I already reviewed the print version of the book, which I devoured as soon as it arrived via Amazon. But as soon as I finished, I knew I’d want to read it again. There are lots of things in the second part referred to in the beginning part, and I wanted to see if I would have a new perspective having already finished the book. Besides, I wanted to enjoy it again! So when the audio version was nominated for Capitol Choices, that seemed like a good excuse to reread the book in a different format.

And, Wow! Okay, I realize I’m not being even slightly eloquent. Let me simply say that this is an outstanding audio production of an outstanding story. They got someone from Scotland to read Julie’s parts, and someone from England to read Maddie’s. And they were magnificent. It felt like I was really listening to the two friends talking about their wartime service and their friendship.

I still love this passage. I almost burst out crying in the car when it came up in the audiobook:

Then she hitched up her hair to its two-inch above-the-collar regulation point, swabbed her own tears and the grease and the concrete dust and the gunner’s blood from her cheeks with the back of her hand, and she was off running again, like the Red Queen.

It’s like being in love, discovering your best friend.

I wouldn’t have thought there was a way to improve this book. But listening to Morven Christie and Lucy Gaskell made me feel like I was listening to Julie and Maddie tell me their thoughts.

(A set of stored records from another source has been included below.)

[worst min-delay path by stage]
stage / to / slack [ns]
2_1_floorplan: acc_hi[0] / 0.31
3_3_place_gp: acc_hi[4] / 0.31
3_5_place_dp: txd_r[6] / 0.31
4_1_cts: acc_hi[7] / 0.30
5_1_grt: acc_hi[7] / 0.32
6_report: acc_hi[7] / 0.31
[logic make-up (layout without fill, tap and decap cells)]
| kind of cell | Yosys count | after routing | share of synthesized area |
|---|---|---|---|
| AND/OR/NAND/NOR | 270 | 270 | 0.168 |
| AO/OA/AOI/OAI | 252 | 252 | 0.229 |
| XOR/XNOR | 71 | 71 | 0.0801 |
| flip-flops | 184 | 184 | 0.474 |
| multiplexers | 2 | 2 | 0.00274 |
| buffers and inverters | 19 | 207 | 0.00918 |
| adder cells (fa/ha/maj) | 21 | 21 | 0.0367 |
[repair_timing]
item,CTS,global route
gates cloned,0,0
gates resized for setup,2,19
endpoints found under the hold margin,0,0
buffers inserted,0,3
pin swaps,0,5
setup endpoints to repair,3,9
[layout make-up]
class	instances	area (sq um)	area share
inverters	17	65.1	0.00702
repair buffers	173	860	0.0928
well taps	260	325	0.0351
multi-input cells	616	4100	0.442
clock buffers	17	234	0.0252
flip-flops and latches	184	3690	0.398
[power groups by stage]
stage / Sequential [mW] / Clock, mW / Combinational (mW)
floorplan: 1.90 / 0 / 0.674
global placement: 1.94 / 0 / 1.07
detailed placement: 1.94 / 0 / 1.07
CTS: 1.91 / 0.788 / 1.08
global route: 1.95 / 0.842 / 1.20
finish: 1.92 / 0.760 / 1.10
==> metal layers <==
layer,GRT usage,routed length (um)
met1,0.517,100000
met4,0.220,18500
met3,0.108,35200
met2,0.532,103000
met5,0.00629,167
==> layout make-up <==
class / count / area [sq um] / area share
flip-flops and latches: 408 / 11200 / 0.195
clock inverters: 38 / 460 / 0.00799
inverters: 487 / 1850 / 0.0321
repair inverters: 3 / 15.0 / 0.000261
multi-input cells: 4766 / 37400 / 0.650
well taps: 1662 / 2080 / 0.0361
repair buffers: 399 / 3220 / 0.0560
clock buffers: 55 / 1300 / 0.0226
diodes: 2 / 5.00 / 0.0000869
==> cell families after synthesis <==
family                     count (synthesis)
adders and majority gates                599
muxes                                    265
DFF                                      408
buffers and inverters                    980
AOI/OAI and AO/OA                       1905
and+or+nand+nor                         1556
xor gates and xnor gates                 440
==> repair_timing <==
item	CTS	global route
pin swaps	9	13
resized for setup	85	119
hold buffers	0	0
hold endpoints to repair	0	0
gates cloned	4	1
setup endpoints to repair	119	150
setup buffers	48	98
Source: an optimization exercise on an open RTL-to-GDS flow (aim: small area). Production flows keep margins and buffers that such runs may drop.
The RTL was checked by simulation tests, not by an equivalence proof against the original design.
Power and IR drop assume default switching activity.

## instruction_decode_stage
module instruction_decode_stage #(
  parameter int DATA_W      = 32,
  parameter int STALL_CNT_W = 16
) (
  input  logic                   CLK,
  input  logic                   RESET,
  input  logic [31:0]            IR,
  input  logic [31:0]            PC_plus4,
  input  logic                   IF_valid,
  input  logic                   flush,
  input  logic                   WB_write_enable,
  input  logic [4:0]             WB_write_reg,
  input  logic [DATA_W-1:0]      WB_write_data,
  output logic                   PC_write_enable,
  output logic                   IF_ID_write_enable,
  output logic                   ID_EX_valid,
  output logic [31:0]            ID_EX_pc_plus4,
  output logic [DATA_W-1:0]      ID_EX_read_data1,
  output logic [DATA_W-1:0]      ID_EX_read_data2,
  output logic [31:0]            ID_EX_imm,
  output logic [31:0]            ID_EX_jump_target,
  output logic [4:0]             ID_EX_rs,
  output logic [4:0]             ID_EX_rt,
  output logic [4:0]             ID_EX_rd,
  output logic [4:0]             ID_EX_shamt,
  output logic [5:0]             ID_EX_funct,
  output logic                   ID_EX_reg_dst,
  output logic                   ID_EX_alu_src,
  output logic                   ID_EX_mem_to_reg,
  output logic                   ID_EX_reg_write,
  output logic                   ID_EX_mem_read,
  output logic                   ID_EX_mem_write,
  output logic                   ID_EX_branch,
  output logic                   ID_EX_jump,
  output logic [1:0]             ID_EX_alu_op,
  output logic                   ID_EX_illegal,
  output logic [STALL_CNT_W-1:0] stall_count
);
  localparam logic [2:0] C_NONE = 3'd0;
  localparam logic [2:0] C_R    = 3'd1;
  localparam logic [2:0] C_LW   = 3'd2;
  localparam logic [2:0] C_SW   = 3'd3;
  localparam logic [2:0] C_BEQ  = 3'd4;
  localparam logic [2:0] C_ADDI = 3'd5;
  localparam logic [2:0] C_J    = 3'd6;
  localparam logic [2:0] C_ILL  = 3'd7;
  logic [DATA_W-1:0]      regs_r [1:31];
  logic [31:1]            rvalid_r;
  ...
Size in the first run: ~320 I/O pins, roughly 44000 µm² of cells after synthesis.
==> flow/config.mk <==
export PLATFORM = sky130hd
export DESIGN_NAME = instruction_decode_stage
export DESIGN_NICKNAME = instruction_decode_stage
export VERILOG_FILES = /design/flow/design.v
export SDC_FILE = /design/flow/constraint.sdc
export NUM_CORES = 4
export LEC_CHECK = 0
export CAP_MARGIN = 15
export CELL_PAD_IN_SITES_DETAIL_PLACEMENT = 1
export CELL_PAD_IN_SITES_GLOBAL_PLACEMENT = 2
export CORE_MARGIN = 2
export CORE_UTILIZATION = 35
export PLACE_DENSITY = 0.55
export SETUP_SLACK_MARGIN = 0.15
export SLEW_MARGIN = 10
==> flow/constraint.sdc <==
create_clock -name core_clock -period 5.0 [get_ports {CLK}]
set_input_delay 1.0000 -clock core_clock [delete_from_list [all_inputs] [get_ports {CLK}]]
set_output_delay 1.0000 -clock core_clock [all_outputs]
set_load 0.01 [all_outputs]
standard.sh (not shown) runs the stock make flow with config.mk's settings and CLKGATE_MAP_FILE= SYNTH_SCRIPT=/design/flow/synth_recipe.tcl, a recipe that flattens the netlist after the stock synthesis.
==> flow/flow/run.sh <==
#!/bin/bash
# Standard ORFS layout with four changes:
# - synthesis maps the logic with an area-oriented ABC script (flow/abc_area.script) in place of
#   ORFS's speed script; everything else in synthesis is the standard one (synth_recipe.tcl);
# - port buffers use buf_1 (the default pick is a clkdlybuf4s50_1);
# - CTS inserts no dummy loads and uses larger sink clusters of clkbuf_16 only.
set -euo pipefail
cd "$(dirname "$0")/.."
WORK=$(pwd)
# ORFS scripts folder whose speed ABC script is replaced
mkdir -p "$WORK/scripts_abc"
for f in "$FLOW_HOME"/scripts/*; do ln -sf "$f" "$WORK/scripts_abc/"; done
rm -f "$WORK/scripts_abc/abc_speed.script"
cp "$WORK/flow/abc_area.script" "$WORK/scripts_abc/abc_speed.script"
bash standard.sh SCRIPTS_DIR="$WORK/scripts_abc" synth > synth_make.log 2>&1
CTS="-sink_clustering_enable -repair_clock_nets -dont_use_dummy_load"
CTS="$CTS -sink_clustering_size 24 -sink_clustering_max_diameter 80"
CTS="$CTS -buf_list {sky130_fd_sc_hd__clkbuf_16}"
bash standard.sh \
  BUFFER_PORTS_ARGS="-buffer_cell sky130_fd_sc_hd__buf_1" \
  CTS_ARGS="$CTS" \
  finish > flow_make.log 2>&1
==> flow/flow/abc_area.script <==
&get -n
&st
&dch
&nf -R 20
&st
&syn2
&dch
&nf -a -R 20
&put
topo
stime -c
The starting point produced a clean layout.
Context: an optimization exercise on an open-source flow, tuned for small area, a short achievable clock period and few clock cycles. The choices shown serve that exercise and are no tape-out recipe. Where RTL was checked, it was by simulation tests only, not by an equivalence proof against the original. No activity file was given, so power comes from the tool's default toggle rates.

== old ==
// pot_oversample_ema_hysteresis_top
module pot_oversample_ema_hysteresis_top (
    input  logic                              clk,
    input  logic                              rst_n,
    input  logic                              in_valid,
    output logic                              in_ready,
    input  logic [14:0]                       in_req,
    output logic                              out_valid,
    input  logic                              out_ready,
    output logic [18:0]                       out_req,
    input  logic                              cfg_write,
    input  logic [pot_ema_pkg::CFG_IDX_W-1:0] cfg_index,
    input  logic [pot_ema_pkg::CFG_W-1:0]     cfg_data
);
Size: roughly 2300 cells after synthesis, roughly 610 flip-flops, roughly 58 I/O pins, about 27000 sq um of cells after synthesis.
==> module pot_ema_core, before the edit <==
module pot_ema_core (
    input  logic                     clk,
    input  logic                     rst_n,
    input  logic                     in_valid,
    output logic                     in_ready,
    input  pot_ema_pkg::in_t         in_req,
    input  pot_ema_pkg::cfg_t        cfg,
    input  logic                     hold,         
    output logic                     push,         
    output logic [2:0]               push_ch,
    input  logic [2:0]               rd_ch,        
    output logic [15:0]              rd_level
);
    localparam int NP = 8;
    logic [15:0] r_s [NP];
    logic [3:0]  r_n [NP];
    logic [23:0] r_a [NP];
    logic [15:0] r_l [NP];
    logic [NP-1:0] r_z;
    logic [NP-1:0] r_f;
    logic [2:0]  base;
    logic        done1, done2, done3;
    logic        rv;
    logic [2:0]  rch;
    logic [11:0] rx;
    logic        rdy_r;
    logic        cons;
    logic        acc;
    logic        rv_n;
    logic [2:0]  base_n;
    logic        cons_n;
    logic        rv_h;
    logic        cons_a, cons_h;
    logic        rdy_a, rdy_h;
    assign acc    = in_valid && rdy_r;
    assign base_n = base + 3'd1;
    assign rv_h   = rv && !cons;
    assign cons_a = (in_req.channel == base_n);
    assign cons_h = rv_h && (rch == base_n);
    assign rdy_a  = !hold && cons_a;
    assign rdy_h  = !hold && (!rv_h || cons_h);
    assign rv_n   = acc || rv_h;
    assign cons_n = acc ? cons_a : cons_h;
    always_ff @(posedge clk or negedge rst_n)
    begin
        if (!rst_n)
        begin
            rv    <= 1'b0;
            rdy_r <= 1'b0;
            cons  <= 1'b0;
            base  <= '0;
        end
        else
        begin
            rv    <= rv_n;
            rdy_r <= acc ? rdy_a : rdy_h;
            cons  <= cons_n;
            base  <= base_n;
        end
    end
    always_ff @(posedge clk)
    begin
        if (acc)
        begin
            rch <= in_req.channel;
            rx  <= in_req.sample;
        end
    end
    assign in_ready = rdy_r;
    logic [15:0] s0, sum0;
    logic [3:0]  n0, cnt0;
    logic [23:0] a0;
    logic        dn0;
    logic [16:0] dh0;
    always_comb
    begin
        s0   = r_z[0] ? 16'd0 : r_s[0];
        n0   = r_z[0] ? 4'd0  : r_n[0];
        a0   = r_z[0] ? 24'd0 : r_a[0];
        sum0 = s0 + 16'(rx);
        cnt0 = n0 + 4'd1;
        dn0  = cons && (n0 == 4'd15);
        dh0  = {1'b0, s0} + 17'(rx) + {1'b1, ~a0[23:8]} + 17'(a0[7:0] == 8'd0);
    end
    logic [7:0]  dl1, w1, nw1;
    logic [24:0] d1;
    logic [23:0] x1, y1;
    logic        c1;
    assign dl1 = 8'd0 - r_a[1][7:0];
    assign d1  = {r_n[1][0], r_s[1], dl1};
    assign w1  = cfg.smoothing_weight;
    assign nw1 = 8'd0 - w1;
    pot_ema_mac u_mac (
        .d  (d1),
        .w  (w1),
        .nw (nw1),
        .a  (r_a[1]),
        .x  (x1),
        .y  (y1),
        .c8 (c1)
    );
    logic [3:0]  e2;      
    logic        c2;
    logic [23:0] a2;
    assign a2 = r_a[2] + {e2, r_n[2], r_s[2]} + 24'(c2);
    logic [15:0] lvl3, l3;
    logic [17:0] up3, dn3;
    logic        rep3;
    always_comb
    begin
        lvl3 = r_a[3][23:8];
        l3   = r_l[3];
        up3  = {2'b00, lvl3} + {2'b11, ~l3} + {2'b11, ~cfg.report_threshold} + 18'd1;
        dn3  = {2'b00, l3} + {2'b11, ~lvl3} + {2'b11, ~cfg.report_threshold} + 18'd1;
        rep3 = done3 && (r_f[3] || !up3[17] || !dn3[17]);
    end
    assign push    = rep3;
    assign push_ch = base - 3'd3;
    always_ff @(posedge clk)
    begin
        r_s[1] <= dn0 ? dh0[15:0] : (cons ? sum0 : s0);
        r_n[1] <= dn0 ? {3'd0, dh0[16]} : (cons ? cnt0 : n0);
        r_a[1] <= a0;
        r_l[1] <= r_l[0];
        r_s[2] <= done1 ? y1[15:0]  : r_s[1];
        r_n[2] <= done1 ? y1[19:16] : r_n[1];
        r_a[2] <= done1 ? x1        : r_a[1];
        r_l[2] <= r_l[1];
        e2     <= y1[23:20];
        c2     <= c1;
        r_s[3] <= done2 ? 16'd0 : r_s[2];
        r_n[3] <= done2 ? 4'd0  : r_n[2];
        r_a[3] <= done2 ? a2    : r_a[2];
        r_l[3] <= r_l[2];
        r_s[4] <= r_s[3];
        r_n[4] <= r_n[3];
        r_a[4] <= r_a[3];
        r_l[4] <= rep3 ? lvl3 : r_l[3];
        for (int i = 5; i < NP; i++)
        begin
            r_s[i] <= r_s[i-1];
            r_n[i] <= r_n[i-1];
            r_a[i] <= r_a[i-1];
            r_l[i] <= r_l[i-1];
        end
        r_s[0] <= r_s[NP-1];
        r_n[0] <= r_n[NP-1];
        r_a[0] <= r_a[NP-1];
        r_l[0] <= r_l[NP-1];
    end
    always_ff @(posedge clk or negedge rst_n)
    begin
        if (!rst_n)
        begin
            r_z   <= '1;
            r_f   <= '1;
            done1 <= 1'b0;
            done2 <= 1'b0;
            done3 <= 1'b0;
        end
        else
        begin
            r_z   <= {r_z[NP-2:1], r_z[0] && !cons, r_z[NP-1]};
            r_f   <= {r_f[NP-2:4], r_f[3] && !rep3, r_f[2:0], r_f[NP-1]};
            done1 <= dn0;
            done2 <= done1;
            done3 <= done2;
        end
    end
    logic [2:0] rd_pos;
    assign rd_pos   = base - rd_ch;
    assign rd_level = r_l[rd_pos];
endmodule
clock: 20.0 ns
lec_check: 0
cap_margin: 20
core_margin: 2
core_utilization: 65
cts_cluster_diameter: 100
cts_cluster_size: 30
slew_margin: 20
standard.sh (not shown) runs the stock make flow with config.mk's settings and CLKGATE_MAP_FILE= SYNTH_SCRIPT=/design/flow/synth_recipe.tcl, a recipe that flattens the netlist after the stock synthesis.
==> flow/flow/run.sh <==
#!/bin/bash
set -euo pipefail
bash standard.sh finish "BUFFER_PORTS_ARGS=-buffer_cell sky130_fd_sc_hd__buf_2" > standard_flow.log 2>&1
The flow did not stop early for old: all stages ran, and the layout cleared the timing, DRC and antenna checks.
Testbench counts of old, summed over its fixed seeds: cycles 32,848.
Context: an optimization exercise on an open-source flow, tuned for small area. The choices shown serve that exercise and are no tape-out recipe. In this exercise RTL edits were held to simulation tests only and were not proved equivalent to the original. Power and IR drop assume default switching activity. The clock port is modelled as an ideal driver; clocking choices that lean on that would not hold on a real chip.

// imem_loadable
module imem_loadable #(
  parameter int ADDR_W     = 8,
  parameter int INST_BYTES = 4
) (
  input  logic                      clk,
  input  logic                      rst,
  input  logic [ADDR_W-1:0]         pc,
  input  logic                      fetch_req,
  input  logic                      stall,
  input  logic                      load_en,
  input  logic [ADDR_W-1:0]         load_addr,
  input  logic [7:0]                load_data,
  output logic                      ready,
  output logic [8*INST_BYTES-1:0]   inst,
  output logic                      inst_valid,
  output logic                      misaligned
);
  localparam int DEPTH = 1 << ADDR_W;
  localparam int IW    = 8 * INST_BYTES;
  localparam int BW    = (INST_BYTES > 4) ? 3 : (INST_BYTES > 2) ? 2 : (INST_BYTES > 1) ? 1 : 0;
  localparam int ROWS  = DEPTH / INST_BYTES;
  localparam int RW    = ADDR_W - BW;
  logic [ADDR_W-1:0]  clr_ptr_r;
  logic [8*DEPTH-1:0] mem_q;
  logic [8*DEPTH-1:0] mem_d;
  localparam int LW = ADDR_W / 2;
  localparam int HW = ADDR_W - LW;
  logic [DEPTH-1:0]   wr_s;
  logic [DEPTH-1:0]   hold_s;
  logic [7:0]         wd_s;
  logic [(1<<LW)-1:0] pa, pa_n;
  logic [(1<<HW)-1:0] pb, pb_n;
  assign wd_s = load_data & {8{ready}};
  always_comb begin
    for (int i = 0; i < (1 << LW); i++)
      pa[i] = ~ready | (load_en & (load_addr[LW-1:0] == LW'(i)));
    for (int j = 0; j < (1 << HW); j++)
      pb[j] = ~ready | (load_addr[ADDR_W-1:LW] == HW'(j));
  end
  assign pa_n = ~pa;
  assign pb_n = ~pb;
  for (genvar a = 0; a < DEPTH; a++) begin : g_row
    imem_row_ctl u_ctl (
      .pa(pa[a % (1 << LW)]), .pb(pb[a / (1 << LW)]),
      .pa_n(pa_n[a % (1 << LW)]), .pb_n(pb_n[a / (1 << LW)]),
      .hold(hold_s[a]), .wr(wr_s[a])
    );
  end
  for (genvar a = 0; a < 8 * DEPTH; a++) begin : g_bit
  ...
For scale: ~2100 flip-flops, about 64 I/O pins, roughly 74000 um2 of cells after synthesis.
==> flow/config.mk <==
export PLATFORM = sky130hd
export DESIGN_NAME = imem_loadable
export DESIGN_NICKNAME = imem_loadable
export VERILOG_FILES = /design/flow/design.v
export SDC_FILE = /design/flow/constraint.sdc
export NUM_CORES = 4
export LEC_CHECK = 0
export CAP_MARGIN = 20
export CORE_MARGIN = 2
export CORE_UTILIZATION = 65
export CTS_BUF_LIST = sky130_fd_sc_hd__clkbuf_8 sky130_fd_sc_hd__clkbuf_16
export CTS_CLUSTER_DIAMETER = 80
export CTS_CLUSTER_SIZE = 30
export SLEW_MARGIN = 20
export SYNTH_HIERARCHICAL = 1
==> flow/constraint.sdc <==
create_clock -name core_clock -period 10.0 [get_ports {clk}]
set_input_delay 2.0000 -clock core_clock [delete_from_list [all_inputs] [get_ports {clk}]]
set_output_delay 2.0000 -clock core_clock [all_outputs]
set_load 0.01 [all_outputs]
run.sh (not shown) runs the stock make flow with config.mk's settings and CLKGATE_MAP_FILE= SYNTH_SCRIPT=/design/flow/synth_recipe.tcl, a recipe that flattens the netlist after the stock synthesis.
The first run finished with timing, DRC and antenna clean.
Rerun with:
==> flow/flow/run.sh (new file) <==
#!/bin/bash
# The standard layout, with two changes: ports are buffered with the
# smallest buffer, and clock tree synthesis inserts no dummy loads.
set -euo pipefail
bash standard.sh \
  "BUFFER_PORTS_ARGS=-buffer_cell sky130_fd_sc_hd__buf_1" \
  "CTS_ARGS=-sink_clustering_enable -repair_clock_nets -sink_clustering_size 30 -sink_clustering_max_diameter 80 -buf_list {sky130_fd_sc_hd__clkbuf_8 sky130_fd_sc_hd__clkbuf_16} -dont_use_dummy_load" \
  finish > orfs_make.log 2>&1
==> flow/standard.sh (new file) <==
#!/bin/bash
# synth_recipe.tcl (not shown) runs the flow's synth.tcl, then flattens the netlist and writes it again
# the make line also repeats each setting of config.mk as NAME=value (left out here)
make -C /OpenROAD-flow-scripts/flow DESIGN_CONFIG=/design/flow/config.mk WORK_HOME=/design/flow/orfs CLKGATE_MAP_FILE= SYNTH_SCRIPT=/design/flow/synth_recipe.tcl "${@:-finish}"
removed: flow/run.sh
Worst hold slack stays flat.
Sequential power is about the same.
Final area fell by about 0.8%.
Utilization goes down by 0.57 points.
Sequential share of layout area is higher by 0.43 points.
Setup slack improves by 0.33 ns.

==> separate check: timing with driven ports <==
In the flow no input, the clock included, has a driving cell. The finished layouts below were timed again as built, in two steps. Step 1, drivers: a clkbuf_16 drives clk and a buf_2 each remaining input, both assumed. Step 2 times the ports against the registers' clock, not the clock port: input delays grow and output delays shrink by t, the midpoint of the rising clock arrivals with the driver on. Three values: ideal ports, drivers, drivers and shift; two values: the first two.
run	t, ns	slack for setup (ns)	worst hold slack (ns)	worst slew at a driven data input, ns
the first run	0.804	2.969 / 2.861 / 2.057	0.495 / 0.495 / 0.495	0.19
the second run	0.776	3.300 / 3.210 / 2.433	0.493 / 0.493 / 0.493	0.19
After both steps every run listed still meets setup and hold. The setup slack of the first run, which loses most, moves by -0.108 ns with the drivers and by -0.912 ns with both steps.
This is an optimization exercise on Yosys and OpenROAD, whose aim is small area, a short achievable clock period and few clock cycles per item, not a production implementation. Where RTL was checked, it was by simulation tests only, not by an equivalence proof against the original. Function not checked in runs 1 to 5: the RTL went through the layout flow alone. Power is estimated from default activity; no workload was simulated.

$ cat flow/run.sh
#!/bin/bash
# synth_recipe.tcl (not shown) runs the flow's synth.tcl, then flattens the netlist and writes it again
# the make line also repeats each setting of config.mk as NAME=value (left out here)
make -C /OpenROAD-flow-scripts/flow DESIGN_CONFIG=/design/flow/config.mk WORK_HOME=/design/flow/orfs CLKGATE_MAP_FILE= SYNTH_SCRIPT=/design/flow/synth_recipe.tcl finish
$ cat flow/config.mk
export PLATFORM = sky130hd
export DESIGN_NAME = stepper_position_pulser
export DESIGN_NICKNAME = stepper_position_pulser
export VERILOG_FILES = /design/flow/design.v
export SDC_FILE = /design/flow/constraint.sdc
export NUM_CORES = 4
export LEC_CHECK = 0
export CAP_MARGIN = 20
export CORE_MARGIN = 2
export CORE_UTILIZATION = 40
export SLEW_MARGIN = 20
$ cat flow/constraint.sdc
create_clock -name core_clock -period 8.0 [get_ports {i_clk}]
set_input_delay 1.6000 -clock core_clock [delete_from_list [all_inputs] [get_ports {i_clk}]]
set_output_delay 1.6000 -clock core_clock [all_outputs]
set_load 0.01 [all_outputs]
$ cat flow/design.v
package spp_pkg;
    localparam logic [1:0] KIND_TICK = 2'd0;
    localparam logic [1:0] KIND_MOVE = 2'd1;
    localparam logic [1:0] KIND_HOME = 2'd2;
    localparam logic [1:0] MODE_IDLE   = 2'd0;
    localparam logic [1:0] MODE_SETTLE = 2'd1;
    localparam logic [1:0] MODE_STEP   = 2'd2;
    localparam logic [1:0] MODE_HOME   = 2'd3;
    localparam logic [2:0] CFG_FULL_TRAVEL   = 3'd0;
    localparam logic [2:0] CFG_STEP_PERIOD   = 3'd1;
    localparam logic [2:0] CFG_HOMING_PERIOD = 3'd2;
    localparam logic [2:0] CFG_HOMING_EXTRA  = 3'd3;
    localparam logic [2:0] CFG_SETTLE        = 3'd4;
    localparam logic [15:0] RST_FULL_TRAVEL   = 16'd2000;
    localparam logic [18:0] RST_STEP_HALF     = 19'd500;
    localparam logic [18:0] RST_HOMING_HALF   = 19'd2500;
    localparam logic [15:0] RST_HOMING_EXTRA  = 16'd500;
    localparam logic [15:0] RST_SETTLE        = 16'd1000;
    localparam logic [14:0] PERCENT_FULL_Q8 = 15'd25600;
endpackage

Now, I suppose I should add that there’s torture that happens in this book. It’s set during wartime, and it isn’t pretty. Julie and Maddie are adults, young ones, yes, but adults serving during wartime. So although Code Name Verity is published as a young adult book, “old” adults won’t feel the least bit like the book is too young for them. And this isn’t a YA book I’d want to give to the youngest teens, because the subject matter is deadly serious. This audiobook is wonderful for listening in the car, but I wouldn’t call it a “family” audiobook if there are young kids around.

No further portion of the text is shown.